The alienated hero of Murakami’s latest book, which sold over a million copies in the first week of its release in Japan, is the titular Colorless Tsukuru Tazaki – whose world crumbles to dust when his four best friends “announced that they did not want to see him, or talk with him ever again. They gave no explanation, not a word, for this harsh pronouncement. And Tsukuru didn’t dare ask”. His “pilgrimage” is to unravel the mystery behind his abandonment.

It’s a beguilingly simple idea; a journey into the emotions and thoughts of a man who is wholly transformed by loss, who for six months after his companions ditch him sleepwalks through life, “as if he had already died but not yet noticed it”. Tsukuru stops eating, dreams that “twilight birds with razor-sharp beaks came to scoop out his flesh” and is convinced that the old Tsukuru is dead, “that in the savage darkness he’d breathed his last and was buried in a small clearing in the forest.” It’s an extreme reaction, an eerily surreal description of that transformation.

Less convincing are the friends who cause all this trauma; they’re a pretty unappealing bunch, with their upper-middle-class families, professional dads and stay-at-home mums, and worthy volunteer work with deprived children. There’s Ao, sporty and a bit dull; Aka, short, super smart; Kuro, not beautiful but “with a mind as quick as her tongue” and Shiro, “tall and slim, with a model’s body and the graceful features of a traditional Japanese doll”, who likes animals and playing the piano. And yet Murakami graces them with some sense of loveliness – their names translate into colours – red pine, white root, blue sea, black sea. Tsukuru’s name is colourless – which contributes to his run-of-the-mill attitude to himself as he continually ponders his outsider status, “everything about him was middling, pallid, lacking in colour” in their close-knit group; that and the fact that he’s very interested in train stations.

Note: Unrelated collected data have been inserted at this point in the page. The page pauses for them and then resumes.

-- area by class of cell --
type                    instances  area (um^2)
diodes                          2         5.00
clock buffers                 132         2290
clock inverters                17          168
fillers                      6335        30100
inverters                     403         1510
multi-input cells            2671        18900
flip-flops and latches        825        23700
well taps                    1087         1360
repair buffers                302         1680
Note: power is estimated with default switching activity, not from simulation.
### src/design/rcab_front.sv
`timescale 1ns / 1ps

module rcab_front
    import rcab_pkg::*;
#(
    parameter int FRAME_WIDTH  = DEF_FRAME_WIDTH,
    parameter int FRAME_HEIGHT = DEF_FRAME_HEIGHT
) (
    input  logic               i_clk,
    input  logic               i_rst_n,
    input  logic               i_valid,
    output logic               o_ready,
    input  logic [1:0]         i_kind,
    input  logic [COORD_W-1:0] i_pos_x,
    input  logic [COORD_W-1:0] i_pos_y,
    input  logic [COORD_W-1:0] i_end_x,
    input  logic [COORD_W-1:0] i_end_y,
    input  logic [COORD_W-1:0] i_dst_x,
    input  logic [COORD_W-1:0] i_dst_y,
    input  logic               i_blend,
    input  logic [PIX_W-1:0]   i_pixel,
    input  logic               i_q_full,
    output logic               o_q_push,
    output t_cmd               o_q_cmd
);

    // Last coordinate the walk may reach in each dimension.
    localparam int XMAX_I = (FRAME_WIDTH  > 64) ? 63 : FRAME_WIDTH  - 1;
    localparam int YMAX_I = (FRAME_HEIGHT > 64) ? 63 : FRAME_HEIGHT - 1;
    localparam logic [COORD_W-1:0] XMAX = COORD_W'(XMAX_I);
    localparam logic [COORD_W-1:0] YMAX = COORD_W'(YMAX_I);

    logic               r_valid;
    t_cmd               r_cmd;
    t_cmd               n_cmd;
    logic [COORD_W-1:0] stop_x;
    logic [COORD_W-1:0] stop_y;

    function automatic logic [EXT_W-1:0] extent(
        input logic [COORD_W-1:0] start,
        input logic [COORD_W-1:0] last,
        input logic [COORD_W-1:0] stop,
        input logic [COORD_W-1:0] lim
    );
        if (start > lim || start > last) begin
            return EXT_W'(1);
        end
        return {1'b0, stop} - {1'b0, start} + EXT_W'(1);
    endfunction

    assign stop_x = (i_end_x < XMAX) ? i_end_x : XMAX;
    assign stop_y = (i_end_y < YMAX) ? i_end_y : YMAX;

    always_comb begin
        n_cmd       = '0;
        n_cmd.kind  = t_kind'(i_kind);
        n_cmd.pos_x = i_pos_x;
        n_cmd.pos_y = i_pos_y;
        n_cmd.len_x = extent(i_pos_x, i_end_x, stop_x, XMAX);
        n_cmd.len_y = extent(i_pos_y, i_end_y, stop_y, YMAX);
        n_cmd.dst_x = i_dst_x;
        n_cmd.dst_y = i_dst_y;
        n_cmd.blend = i_blend;
        n_cmd.pixel = i_pixel;
    end

    assign o_ready  = !r_valid || !i_q_full;
    assign o_q_push = r_valid && !i_q_full;
    assign o_q_cmd  = r_cmd;

    always_ff @(posedge i_clk) begin
        if (!i_rst_n) begin
            r_valid <= 1'b0;
        end else if (i_valid && o_ready) begin
            r_valid <= 1'b1;
        end else if (o_q_push) begin
            r_valid <= 1'b0;
        end
    end

    always_ff @(posedge i_clk) begin
        if (i_valid && o_ready) begin
            r_cmd <= n_cmd;
        end
    end

endmodule
File: src/design/rcab_pkg.sv
`timescale 1ns / 1ps

package rcab_pkg;

    localparam int COORD_W     = 6;
    localparam int SUM_W       = COORD_W + 1;
    localparam int EXT_W       = COORD_W + 1;
    localparam int PIX_W       = 32;
    localparam int COPIED_W    = 13;
    localparam int QUEUE_DEPTH = 2;
    localparam int DEF_FRAME_WIDTH  = 64;
    localparam int DEF_FRAME_HEIGHT = 64;
    localparam logic [7:0] FULL_SCALE = 8'd255;

    typedef enum logic [1:0] {
        K_WRITE = 2'd0,
        K_READ  = 2'd1,
        K_COPY  = 2'd2
    } t_kind;

    // One classified request as it sits in the queue.
    typedef struct packed {
        t_kind                kind;
        logic [COORD_W-1:0]   pos_x;
        logic [COORD_W-1:0]   pos_y;
        logic [EXT_W-1:0]     len_x;
        logic [EXT_W-1:0]     len_y;
        logic [COORD_W-1:0]   dst_x;
        logic [COORD_W-1:0]   dst_y;
        logic                 blend;
        logic [PIX_W-1:0]     pixel;
    } t_cmd;

    typedef struct packed {
        logic valid;
        t_cmd cmd;
    } t_q_head;

    typedef struct packed {
        logic [PIX_W-1:0]    pixel_out;
        logic [COPIED_W-1:0] pixels_copied;
        logic                dest_clipped;
    } t_res;

    // Exact n / 255 for n up to 255 * 255.
    function automatic logic [7:0] div255(input logic [15:0] n);
        logic [16:0] t;
        t = {1'b0, n} + {9'd0, n[15:8]} + 17'd1;
        return t[15:8];
    endfunction

endpackage
[src/design/ntt_front.sv]
// ----------------------------------------------------------------------------
// ntt_front
// Input side: accept items and hold them in a two-entry queue for the back end.
// ----------------------------------------------------------------------------
module ntt_front (
   input  logic                         clock,
   input  logic                         reset,
   input  logic                         req_valid,
   output logic                         req_ready,
   input  logic [ntt_pkg::CMD_W-1:0]    req_cmd,
   input  logic [ntt_pkg::INDEX_W-1:0]  req_index,
   input  logic [ntt_pkg::VALUE_W-1:0]  req_value,
   input  logic                         req_inverse_dir,
   input  logic                         pop,
   output logic                         head_valid,
   output ntt_pkg::item_type            head
);
   import ntt_pkg::*;

   item_type   slot_ff [2];
   logic       wptr_ff, wptr_in;
   logic       rptr_ff, rptr_in;
   logic [1:0] count_ff, count_in;
   logic       push;
   logic       do_pop;

   assign req_ready  = (count_ff != 2'd2);
   assign push       = req_valid && req_ready;
   assign head_valid = (count_ff != 2'd0);
   assign do_pop     = pop && head_valid;
   assign head       = slot_ff[rptr_ff];

   always_comb begin
      wptr_in  = push ? ~wptr_ff : wptr_ff;
      rptr_in  = do_pop ? ~rptr_ff : rptr_ff;
      count_in = count_ff + 2'(push) - 2'(do_pop);
   end

   always_ff @(posedge clock) begin
      if (reset) begin
         wptr_ff  <= 1'b0;
         rptr_ff  <= 1'b0;
         count_ff <= 2'd0;
      end else begin
         wptr_ff  <= wptr_in;
         rptr_ff  <= rptr_in;
         count_ff <= count_in;
      end
      if (push) begin
         slot_ff[wptr_ff] <= '{cmd: req_cmd, index: req_index,
                               value: req_value, inverse_dir: req_inverse_dir};
      end
   end

endmodule

[config.mk]
export PLATFORM = sky130hd
export DESIGN_NAME = ntt_front
export DESIGN_NICKNAME = d
export VERILOG_FILES = /design/src/design/ntt_pkg.sv /design/src/design/ntt_front.sv
export SDC_FILE = /design/constraint.sdc
export NUM_CORES = 1
export LEC_CHECK = 0
export BUFFER_PORTS_ARGS = -buffer_cell sky130_fd_sc_hd__buf_4
export CAP_MARGIN = 20
export CORE_ASPECT_RATIO = 1.4
export CORE_UTILIZATION = 25
export DETAILED_ROUTE_END_ITERATION = 8
export PLACE_DENSITY = 0.41
export SLEW_MARGIN = 10
export SYNTH_ARGS = -nofsm -noshare
export SYNTH_HDL_FRONTEND = slang
export SYNTH_SLANG_ARGS = --single-unit
[constraint.sdc]
create_clock -name clock -period 6 [get_ports clock]
set_clock_uncertainty 0.05 [all_clocks]
set_input_delay 0.9 -clock clock [delete_from_list [all_inputs] [get_ports clock]]
set_output_delay 0.9 -clock clock [all_outputs]
set_load 0.03 [all_outputs]
<file path="config.mk">
export PLATFORM = sky130hd
export DESIGN_NAME = pixel_quantizer_uniform_igs
export DESIGN_NICKNAME = d
export VERILOG_FILES = /design/src/rtl/pqigs_pkg.sv /design/src/rtl/pqigs_recip.sv /design/src/rtl/pqigs_lane.sv /design/src/rtl/pixel_quantizer_uniform_igs.sv
export SDC_FILE = /design/constraint.sdc
export NUM_CORES = 1
export LEC_CHECK = 0
export BUFFER_PORTS_ARGS = -buffer_cell sky130_fd_sc_hd__buf_2
export CAP_MARGIN = 25
export CORE_ASPECT_RATIO = 1.75
export CORE_MARGIN = 2
export CORE_UTILIZATION = 45
export DETAILED_ROUTE_END_ITERATION = 10
export GPL_TIMING_DRIVEN = 0
export SYNTH_ARGS = -nofsm -noshare
export SYNTH_HDL_FRONTEND = slang
export SYNTH_SLANG_ARGS = --single-unit
</file>
<file path="constraint.sdc">
create_clock -name clk -period 4.85 [get_ports clk]
set_input_delay 0.2425 -clock clk [delete_from_list [all_inputs] [get_ports clk]]
set_output_delay 0.2425 -clock clk [all_outputs]
set_load 0.01 [all_outputs]
</file>
<file path="src/rtl/ptcr_pkg.sv">
package ptcr_pkg;
   localparam int FRAMES_DEF    = 128;
   localparam int PAGE_BITS_DEF = 8;
   localparam int OFFSET_BITS   = 8;
   localparam int ADDR_BITS     = 16;
   localparam int FRAME_W       = 7;
   localparam int PADDR_W       = 15;
   localparam int VICTIM_W      = 8;
   localparam int SCAN_PASSES   = 4;
   localparam int LAST_PASS     = 3;

   // Controller -> datapath commands.
   typedef struct packed {
      logic load;        // capture request
      logic lookup;      // read page entry
      logic free_step;   // examine free-search frame
      logic scan_rd;     // read owner of scanned frame
      logic scan_step;   // examine scanned page
      logic commit;      // apply the update, build result
   } cmd_type;

   // Datapath -> controller status.
   typedef struct packed {
      logic hit;
      logic free_found;
      logic free_done;
      logic victim_found;
   } sts_type;
endpackage

</file>
<file path="src/rtl/ptcr_ctrl.sv">
module ptcr_ctrl (
   input  logic              clock,
   input  logic              reset,
   input  logic              req_tvalid,
   output logic              req_tready,
   output logic              rsp_tvalid,
   input  logic              rsp_tready,
   output ptcr_pkg::cmd_type cmd,
   input  ptcr_pkg::sts_type sts
);
   import ptcr_pkg::*;

   localparam logic [2:0] S_IDLE   = 3'd0;
   localparam logic [2:0] S_LOOKUP = 3'd1;
   localparam logic [2:0] S_DECIDE = 3'd2;
   localparam logic [2:0] S_FREE   = 3'd3;
   localparam logic [2:0] S_SCANRD = 3'd4;
   localparam logic [2:0] S_SCAN   = 3'd5;
   localparam logic [2:0] S_COMMIT = 3'd6;

   logic [2:0] state_ff, state_in;
   logic       out_valid_ff, out_valid_in;

   assign req_tready = (state_ff == S_IDLE);
   assign rsp_tvalid = out_valid_ff;

   always_comb begin
      state_in     = state_ff;
      out_valid_in = out_valid_ff && !rsp_tready;
      cmd          = '0;
      case (state_ff)
         S_IDLE: begin
            if (req_tvalid) begin
               cmd.load = 1'b1;
               state_in = S_LOOKUP;
            end
         end
         S_LOOKUP: begin
            cmd.lookup = 1'b1;
            state_in   = S_DECIDE;
         end
         S_DECIDE: begin
            if (sts.hit) state_in = S_COMMIT;
            else         state_in = S_FREE;
         end
         S_FREE: begin
            cmd.free_step = 1'b1;
            if (sts.free_found)     state_in = S_COMMIT;
            else if (sts.free_done) state_in = S_SCANRD;
         end
         S_SCANRD: begin
            cmd.scan_rd = 1'b1;
            state_in    = S_SCAN;
         end
         S_SCAN: begin
            cmd.scan_step = 1'b1;
            if (sts.victim_found) state_in = S_COMMIT;
            else                  state_in = S_SCANRD;
         end
         S_COMMIT: begin
            if (!out_valid_ff || rsp_tready) begin
               cmd.commit   = 1'b1;
               out_valid_in = 1'b1;
               state_in     = S_IDLE;
            end
         end
         default: state_in = S_IDLE;
      endcase
   end

   always_ff @(posedge clock) begin
      if (reset) begin
         state_ff     <= S_IDLE;
         out_valid_ff <= 1'b0;
      end else begin
         state_ff     <= state_in;
         out_valid_ff <= out_valid_in;
      end
   end
endmodule

</file>
<file path="config.mk">
export PLATFORM = sky130hd
export DESIGN_NAME = ptcr_ctrl
export DESIGN_NICKNAME = d
export VERILOG_FILES = /design/src/rtl/ptcr_pkg.sv /design/src/rtl/ptcr_ctrl.sv
export SDC_FILE = /design/constraint.sdc
export NUM_CORES = 1
export LEC_CHECK = 0
export BUFFER_PORTS_ARGS = -buffer_cell sky130_fd_sc_hd__clkbuf_2
export CAP_MARGIN = 20
export CORE_AREA = 4 4 41 43
export DETAILED_ROUTE_END_ITERATION = 8
export DIE_AREA = 0 0 45 47
export GPL_TIMING_DRIVEN = 0
export MAX_ROUTING_LAYER = met4
export PLACE_DENSITY_LB_ADDON = 0.2
export SYNTH_ARGS = -nofsm -noshare
export SYNTH_HDL_FRONTEND = slang
export SYNTH_SLANG_ARGS = --single-unit
</file>
<file path="constraint.sdc">
create_clock -name clock -period 1.54 [get_ports clock]
set_input_delay 0.231 -clock clock [delete_from_list [all_inputs] [get_ports clock]]
set_output_delay 0.231 -clock clock [all_outputs]
set_load 0.01 [all_outputs]
</file>
Word-level counts from Yosys, hierarchy flattened
Index checks and enable logic that the tools add are counted.
{ "word_totals": {"output_inout_bits": 8, "word_cells": 34, "in_bits": 8, "reg_bits": 4} }
{ "op_classes": {"n_eq_ne": 9, "reduce_logical": 6, "mux": 17} }
{ "ops": {"columns": ["operator", "n"], "rows": [
  ["3-bit case mux with 7 select lines", 1],
  ["3-bit two-way mux", 5],
  ["1-bit two-way mux", 10],
  ["3-bit equality test (second input constant)", 3],
  ["3-bit by 2-bit equality test with 1-bit output (second input constant)", 2],
  ["2-bit != test (second input constant)", 2],
  ["3-bit by 1-bit equality test with 1-bit output (second input constant)", 1],
  ["3-bit zero test", 1],
  ["3-bit != test (second input constant)", 1],
  ["3-bit AND reduction", 1],
  ["1-bit zero test", 2],
  ["2-bit two-way mux", 1],
  ["1-bit logical AND", 1],
  ["1-bit logical OR", 1]
]} }

Depth between registers and ports, before layout
Gate-level depths: netlist of run 1.
{ "depth": {"word_depth": 4, "depth_mapped": 4} }

Least setup slack after synthesis of run 1
Ideal clock, no wire load.
{ "synth_timing": {"path_kind": "register to output", "from": "reg state_ff[2]", "to": "out cmd[5] (netlist name)", "n_path_buf": 1, "required_time_ns": 1.309, "path_stages_with_launch": 4, "t_arrival_ns": 1.066, "path_slack_ns": 0.243, "path_cell_list": "dfxtp_1 -> clkbuf_1 -> nor3_1 -> and2_1"} }
{ "synth_lines": {"columns": ["item", "line_no", "rtl"], "rows": [
  ["start: declaration", "ptcr_ctrl.sv:21", "logic [2:0] state_ff, state_in;"],
  ["start signal: assignment", "ptcr_ctrl.sv:76", "state_ff <= state_in;"],
  ["end: declaration", "ptcr_ctrl.sv:8", "output ptcr_pkg::cmd_type cmd,"]
]} }

==> results of run 1 <==
per-stage QoR:
| stage | std cells | utilization | power (mW) | setup slack [ps] |
|---|---|---|---|---|
| global route | 69 | 0.311 | 0.420 | 32.3 |
| floorplan | 36 | - | 0.212 | 243 |
| finish | 69 | 0.311 | 0.394 | 96.2 |
| CTS | 69 | 0.307 | 0.393 | 42.6 |
| global placement | 66 | 0.288 | 0.259 | 233 |
| detailed placement | 66 | 0.288 | 0.257 | 239 |
state kept, by name, summed over array words and instances (netlist names):
register / count
rsp_tvalid: 1
state_ff: 3
kinds of logic (layout without fill, tap and decap cells):
logic type,after synthesis,in the layout,synth area share
AO/OA/AOI/OAI,9,9,0.222
buffers and inverters,5,23,0.120
flip-flops,4,4,0.284
AND/OR/NAND/NOR,18,18,0.373
synth_stat cells:
| cell | number |
|---|---|
| nor2_1 | 5 |
| dfxtp_1 | 4 |
| a21oi_1 | 2 |
| a31oi_1 | 2 |
| buf_6 | 2 |
| inv_1 | 2 |
| nand2b_1 | 2 |
| nor3_1 | 2 |
| a2111o_1 | 1 |
| a221o_1 | 1 |
| and2_1 | 1 |
| and3_1 | 1 |
| and3_2 | 1 |
| and3b_1 | 1 |
| clkbuf_1 | 1 |
| nand2_2 | 1 |
| nand3b_1 | 1 |
| nor2b_1 | 1 |
| nor3b_1 | 1 |
| o21ai_0 | 1 |
| o21ai_1 | 1 |
| o311ai_0 | 1 |
| or4_1 | 1 |
critical path: cells and delay by family (launching register included):
| kind | cells | cell delay, ps |
|---|---|---|
| flops | 1 | 320 |
| buf+inv | 2 | 300 |
| simple gates | 2 | 350 |
final timing paths:
| kind | start | depth (start not counted) | slack, ps | endpoint |
|---|---|---|---|---|
| max | state_ff[2] | 4 | 100 | cmd[5] |
| min | reset | 2 | 200 | state_ff[2] |
| max reg2reg | state_ff[0] | 4 | 400 | state_ff[1] |
| min reg2reg | state_ff[2] | 2 | 630 | state_ff[0] |
power by group through the flow:
stage               logic (mW)  registers (mW)  clock network [mW]
floorplan               0.0907           0.121                   0
global placement         0.137           0.122                   0
detailed placement       0.135           0.122                   0
CTS                      0.136           0.120               0.136
global route             0.153           0.121               0.145
finish                   0.138           0.120               0.135
layer usage:
| metal | share of wire | track usage | vias up |
|---|---|---|---|
| met3 | 0.099 | 0.0345 | 2 |
| li1 | - | - | 169 |
| met4 | 0.015 | 0.0351 | 0 |
| met1 | 0.42 | 0.0979 | 161 |
| met5 | 0 | - | - |
| met2 | 0.47 | 0.124 | 15 |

Tsukuru, who’s in his thirties when the book opens, has been living a kind of half-life since the rupture. And it is only when prompted by a girlfriend, Sara Kimoto, with her “low-key refined clothes”, that he decides to find out just what went wrong. You can’t help but agree with Sara’s summation of the situation: “If it had been me, I would have stayed there and not left until I got to the bottom of it …. You can hide memories, suppress them, but you can’t erase the history that produced them.” So, off he goes to track down his erstwhile companions. And in a book that’s peppered with portents, (including some very unerotic sex dreams), cryptic stories about death, and philosophical musing, and taking its name from Le mal du from Franz Liszt’s Years of Pilgrimage, “a quiet sorrowful piece” about homesickness and melancholy, the explanation for his expulsion is brutal and disconcerting in the extreme.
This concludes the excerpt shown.